DATA FOR REVIEW ▸
<<<<
<file path="src/rtl/mips_pkg.sv">
// Shared fetch/decode types: instruction width, default prefetch depth, queue entry layout.
package mips_pkg;

    localparam int INS_W            = 32;
    localparam int FQ_DEPTH_DEFAULT = 4;

    typedef struct packed {
        logic [INS_W-1:0] ins;
        logic [INS_W-1:0] pcp4;
    } fq_entry_t;

endpackage

</file>
<file path="src/rtl/fetch_queue_mem.sv">
// DEPTH x 64-bit entry array for the prefetch queue.
// Latency: write lands at the clk edge, read is combinational.
// Backpressure: none here; the write enable is already qualified by the queue control.
module fetch_queue_mem
    import mips_pkg::*;
#(
    parameter int DEPTH = FQ_DEPTH_DEFAULT,
    parameter int AW    = 2
) (
    input  logic          clk,
    input  logic          rst,
    input  logic          we,
    input  logic [AW-1:0] waddr,
    input  fq_entry_t     wdat,
    input  logic [AW-1:0] raddr,
    output fq_entry_t     rdat
);

    fq_entry_t mem [DEPTH];

    always_ff @(posedge clk) begin
        if (rst) begin
            for (int i = 0; i < DEPTH; i++) begin
                mem[i] <= '0;
            end
        end else if (we) begin
            mem[waddr] <= wdat;
        end
    end

    assign rdat = mem[raddr];

endmodule

</file>
<file path="src/rtl/fetch_queue.sv">
// Instruction prefetch queue of {ins, pcp4} pairs between fetch and decode, with single-cycle flush.
// Latency: one cycle enqueue-to-head; zero when empty if FETCH_QUEUE_BYPASS_EN is defined.
// Backpressure: enq_ready drops only when full (registered, independent of deq_ready).
module fetch_queue
    import mips_pkg::*;
#(
    parameter int DEPTH = FQ_DEPTH_DEFAULT,
    parameter int AW    = 2
) (
    input  logic              clk,
    input  logic              rst,
    input  logic              flush,
    input  logic              enq_valid,
    output logic              enq_ready,
    input  logic [INS_W-1:0]  enq_ins,
    input  logic [INS_W-1:0]  enq_pcp4,
    output logic              deq_valid,
    input  logic              deq_ready,
    output logic [INS_W-1:0]  deq_ins,
    output logic [INS_W-1:0]  deq_pcp4,
    output logic [AW:0]       count
);

    localparam logic [AW:0] FULL = (AW+1)'(DEPTH);

    logic [AW-1:0] wr_ptr;
    logic [AW-1:0] rd_ptr;
    logic [AW:0]   cnt;
    fq_entry_t     rd_dat;
    fq_entry_t     enq_dat;
    fq_entry_t     head;
    logic          byp;
    logic          byp_take;
    logic          enq_fire;
    logic          deq_fire;
    logic          store_enq;
    logic          store_deq;

    assign enq_dat = '{ins: enq_ins, pcp4: enq_pcp4};

    always_comb begin
        byp = 1'b0;
`ifdef FETCH_QUEUE_BYPASS_EN
        byp = (cnt == '0) && enq_valid && !flush;
`endif
    end

    assign enq_ready = (cnt != FULL);
    assign deq_valid = ((cnt != '0) && !flush) || byp;
    assign head      = byp ? enq_dat : rd_dat;
    assign deq_ins   = deq_valid ? head.ins  : '0;
    assign deq_pcp4  = deq_valid ? head.pcp4 : '0;
    assign count     = cnt;

    assign enq_fire  = enq_valid && enq_ready;
    assign deq_fire  = deq_valid && deq_ready;
    // A bypassed pair that decode takes immediately never touches storage.
    assign byp_take  = byp && deq_ready;
    assign store_enq = enq_fire && !flush && !byp_take;
    assign store_deq = deq_fire && !byp_take;

    always_ff @(posedge clk) begin
        if (rst || flush) begin
            wr_ptr <= '0;
            rd_ptr <= '0;
            cnt    <= '0;
        end else begin
            if (store_enq) begin
                wr_ptr <= wr_ptr + 1'b1;
            end
            if (store_deq) begin
                rd_ptr <= rd_ptr + 1'b1;
            end
            if (store_enq && !store_deq) begin
                cnt <= cnt + 1'b1;
            end else if (store_deq && !store_enq) begin
                cnt <= cnt - 1'b1;
            end
        end
    end

    fetch_queue_mem #(
        .DEPTH (DEPTH),
        .AW    (AW)
    ) u_mem (
        .clk   (clk),
        .rst   (rst),
        .we    (store_enq),
        .waddr (wr_ptr),
        .wdat  (enq_dat),
        .raddr (rd_ptr),
        .rdat  (rd_dat)
    );

endmodule
</file>
<file path="config.mk">
export PLATFORM = sky130hd
export DESIGN_NAME = fetch_queue
export DESIGN_NICKNAME = d
export VERILOG_FILES = /design/src/rtl/mips_pkg.sv /design/src/rtl/fetch_queue_mem.sv /design/src/rtl/fetch_queue.sv
export SDC_FILE = /design/constraint.sdc
export NUM_CORES = 1
export LEC_CHECK = 0
export CORE_MARGIN = 2
export CORE_UTILIZATION = 30
export DETAILED_ROUTE_END_ITERATION = 8
export GPL_ROUTABILITY_DRIVEN = 0
export GPL_TIMING_DRIVEN = 0
export PLACE_DENSITY = 0.55
export SLEW_MARGIN = 20
export SYNTH_ARGS = -nofsm -noshare
export SYNTH_HDL_FRONTEND = slang
export SYNTH_SLANG_ARGS = --single-unit
export TNS_END_PERCENT = 20
</file>
<file path="constraint.sdc">
create_clock -name clk -period 3.95 [get_ports clk]
set_input_delay 0.5925 -clock clk [delete_from_list [all_inputs] [get_ports clk]]
set_output_delay 0.5925 -clock clk [all_outputs]
set_load 0.03 [all_outputs]
</file>
; Yosys cells after proc, flatten, opt, wreduce, memory -nomap -nowiden
; Memory sizes are Yosys's and may differ from the RTL's. A register that Yosys moved wholly into a read port is not among the register bits.
; Cells that the tools add are included.
[classes]
n_addsub = 4
eq_ne = 1
muxes = 14
reduce_logical = 13
[ops]
columns = cell, n
row1 = $mux W32, 2
row2 = $mux W64, 1
row3 = $reduce_or A64 Y1, 1
row4 = $logic_and A1 B1 Y1, 6
row5 = $mux W1, 6
row6 = $mux W2, 3
row7 = $mux W3, 2
row8 = $add A2 B1 Y2 const B, 2
row9 = $add A3 B1 Y3 const B, 1
row10 = $logic_not A1 Y1, 3
row11 = $ne A3 B3 Y1 const B, 1
row12 = $reduce_bool A3 Y1, 1
row13 = $sub A3 B1 Y3 const B, 1
row14 = $reduce_bool A2 Y1, 1
row15 = $logic_or A1 B1 Y1, 1
[totals]
reg_bits = 7
ram_bits = 256
in_bits = 69
output_inout_bits = 69
wordCells = 36
n_memories = 1
[mem_list]
columns = name, words, width, rd, rd_clocked_by_memory_dff, wr, line_no
row1 = u_mem.mem, 4, 64, 1, 1, 4, fetch_queue_mem.sv:19  ; fq_entry_t mem [DEPTH];

; Longest topological paths before layout
[depth]
ltp_word = 8
mapped_depth = 10
depth_no_buf = 9

; Cells and area by module
; From an unflattened synthesis, not the netlist that was laid out.
[hier_totals]
cells_unflattened = 741
area_unflattened_um2 = 11916.4
[by_module_without_submodules]
columns = module, instances, cells_each, area_per_inst_um2, seq_area_each_um2
row1 = fetch_queue_mem, 1, 627, 11074.4, 7687.4
row2 = fetch_queue, 1, 114, 842.1, 140.1

; Worst setup path after synthesis
; No wires, ideal clock.
[synth_timing]
kind = input to register
startpoint = input flush
endpoint = memory u_mem.mem[3][0] (netlist bit) (enable)
setup_time_ns = 0.421
arrival_ns = 2.422
required_time_ns = 3.529
path_slack_ns = 1.107
cell_stages = 3
n_path_buf = 0
cell_sequence = nand2b_1 -> nor3b_1 -> a21o_1
[synth_lines]
columns = item, line_no
row1 = start: declaration, fetch_queue.sv:12  ; input logic flush,
row2 = end: declaration, fetch_queue_mem.sv:19

; Final worst setup path
[layout_timing]
startpoint = input flush
endpoint = output deq_pcp4[15]
[layout_between]
elab_chain_len = 3
[layout_rtl]
columns = item, line_no
row1 = $logic_not A1 Y1, fetch_queue.sv:49  ; assign deq_valid = ((cnt != '0) && !flush) || byp;
row2 = $logic_and A1 B1 Y1, fetch_queue.sv:49
row3 = $mux W32, fetch_queue.sv:52  ; assign deq_pcp4 = deq_valid ? head.pcp4 : '0;
row4 = end: declaration, fetch_queue.sv:20  ; output logic [INS_W-1:0] deq_pcp4,
; No other way between the ends.

==> metrics.txt <==
Tightest Hold Check Type=reg2reg; crit path launch type=input pin; Max VDD drop=0.2898 mV; hold_buf cts=0; f_max=270.9 MHz; CP dominant cell by count=clkdlybuf4s50_1; Synth area leader=edfxtp_1; Slew Limit Fails=0; Final TNS setup=0 ns; Core ar.=39550 µm²; CP endpoint kind=output port; Main synth FF type=edfxtp_1; Iteration-0 DRC Markers=approximately 410; Clk Tree Root Cell=clkbuf_16; PortBufs=137; mapped cell area=around 12000 µm²; Synth cell types=32; CP cell instances=clkdlybuf4s50_1 > nor2_1 > buf_2 > clkbuf_1 > and2_1 > clkdlybuf4s50_1; max-cap violations=0; Post-synth top cells=256 x edfxtp_1, 192 x and3_1, 128 x and2_1; worst endpoint data arrival time=3.10 ns; unrepaired setup endpoints after global routing=false; vias per cell=4.846; Seq/Total Area, Yosys=65.75%; Synth top area share=between 60 and 70%; busiest metal layer after global routing=met2; slew margin rel.=51.52%; worst slack, placed=0.1997 ns; Tot Pwr=roughly 6.6 mW; placed instance count=around 1.4k; share of synthesized registers carrying an async set or reset=0%; global-route wire length before repair=around 48 mm; top-count cell post-synth=edfxtp_1; vias=7186; # Post-CTS Setup Buffers=0; power per cell area=439.9 nW/µm²; worst-path fanout max=10; starting density of the core=30.26%; CP Buf/Inv Count=4; Tightest Pin Transition=around 0.73 ns; GRT Total Usage=between 10% and 20%; initial antenna violation count=4; hpwl dp=19.99 mm; worst path required time=3.36 ns; crit-path max cell delay=0.69 ns; Worst-Skew Late Latency=approximately 0.54 ns; CTS max path bufs=3; Yosys reg bits=around 270; Routed Antenna Nets=0; final period utilization=93.44%; Syn Inst Count=763; Synth area leaders=edfxtp_1 64%, mux4_2 12%, and3_1 10%, and2_1 6.7%, dfxtp_1 1.5%; io pins=138; Syn Area/Cell=15.68 µm²; die area=41500 µm²; post-CTS sizing=0; cell family with most CP delay=buffers and inverters; GR Util met1=20.71%; global routing met3 resource utilization=2.317%; dpl cell area=14120 µm²; Final Hold Vio Count=0; status=finished clean; # nets final=1006; Synthesized Nets=834; met2 Usage GRT=26.43%; router iterations before antenna repair=5; drt wl/cell=21.51 µm; Worst Slack Setup Final=0.2589 ns; Sink Count=265; Post-synth EDFFs=256; Die Y=203.7 µm; Crit Path Category=in2out; Worst Skew=0.01348 ns; warning count from the yosys run=0; cts bufs inserted=29; H-Tree Depth=1; CTS tree=yes; Final setup viols=0; WL final=31.90 mm; Non-Filler Instances=approximately 1.5k; grt ovf=0; post-route cell area=15110 µm²; Leak=5.961 nW; Post-route DRC=0; Slowest cell on crit path=clkdlybuf4s50_1; clock transition at the registers of the reported paths=0.06 ns; die width=203.7 µm; share of cells above drive strength 1=16.61%; num rows=73; post-layout min period=about 3.7 ns; vias in the first global route=7497; Layout area overhead=26.31%; largest net degree at the start of global routing=39
[registers in the layout, indices dropped and copies added, names as in the netlist, named ones only]
name       cells
u_mem.mem    256
count          3
rd_ptr         2
wr_ptr         2
[worst register-to-register path, cell delays in order, from the launching register on]
cell	delay [ns]
dfxtp_1	0.41
nor3_2	0.30
nor2_1	0.11
clkbuf_1	0.34
nand2_1	0.20
ha_1	0.20
inv_1	0.06
fa_1	0.37
xor2_1	0.16
or3_1	0.30
a21oi_1	0.14
[metal layers]
metal / share of wire, % / routed length (µm)
met4: 1.7 / 546
met3: 4.8 / 1530
met2: 50 / 15880
met1: 44 / 13920
met5: 0.091 / 29
[cells by family after synthesis]
kind of cell / synth area share, %
AOI/OAI and AO/OA: 0.6796
and+or+nand+nor: 17.96
adders and majority gates: 0.2718
xor gates and xnor gates: 0.1464
muxes: 12.13
buffers and inverters: 3.064
DFF: 65.75
[stage by stage]
stage	hold WS, ns	utilization, %
global route	0.5328	38.21
finish	0.5003	38.22
detailed placement	0.4866	35.70
floorplan	0.4591	-
CTS	0.4988	38.21
global placement	0.4769	35.39
[where the power goes]
part,leakage [nW],internal (mW),switching [mW]
clock network,0.481,1.73,1.12
registers,2.71,3.22,0.0349
logic,2.77,0.232,0.308
[layout by cell type (no fill, tap or decap), types with 2 or more instances in the layout]
cell | netlist | routed
buf_16 | 0 | 2
mux4_2 | 64 | 64
clkinv_1 | 0 | 7
clkbuf_16 | 0 | 29
clkdlybuf4s50_1 | 0 | 137
o21ai_0 | 3 | 3
and3_1 | 192 | 192
nand2b_1 | 2 | 2
dfxtp_1 | 9 | 9
and2_1 | 128 | 128
clkbuf_2 | 8 | 8
or3_1 | 3 | 3
edfxtp_1 | 256 | 256
buf_2 | 24 | 24
a21oi_1 | 4 | 4
buf_12 | 0 | 2
clkbuf_1 | 31 | 34
buf_4 | 2 | 2
nand2_1 | 4 | 4
inv_1 | 2 | 2
xor2_1 | 2 | 2
nor2_1 | 6 | 6
bufinv_16 | 0 | 6
clkinv_2 | 0 | 5
clkinvlp_4 | 0 | 2
a21o_4 | 0 | 4
buf_6 | 6 | 6
[final cells by class]
cell class,instances,area (µm²)
well taps,525,656.9
clock buffers,32,737.0
fillers,3735,24430
repair buffers,141,1466
clock inverters,21,255.2
plain buffers,71,359.1
inverters,2,7.507
diodes,1,2.502
flip-flops and latches,265,7868
multi-input cells,425,3762
[path summary, 6_finish.rpt]
check | start | to | slack (ns) | depth (start not counted)
worst max register to register | count[0] | count[2] | 1.30 | 10
worst min register to register | rd_ptr[1] | flop | 0.50 | 2
worst min-delay path | rd_ptr[1] | flop | 0.50 | 2
worst max-delay path | flush | deq_pcp4[15] | 0.26 | 6
Power figures use the tool's default switching activity.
>>>>
WHAT YOU HAVE TO DO ▸
Examine the listing and count its lines containing the word "waddr". State the count alone.

REPLY TO THE EXERCISE ▸
3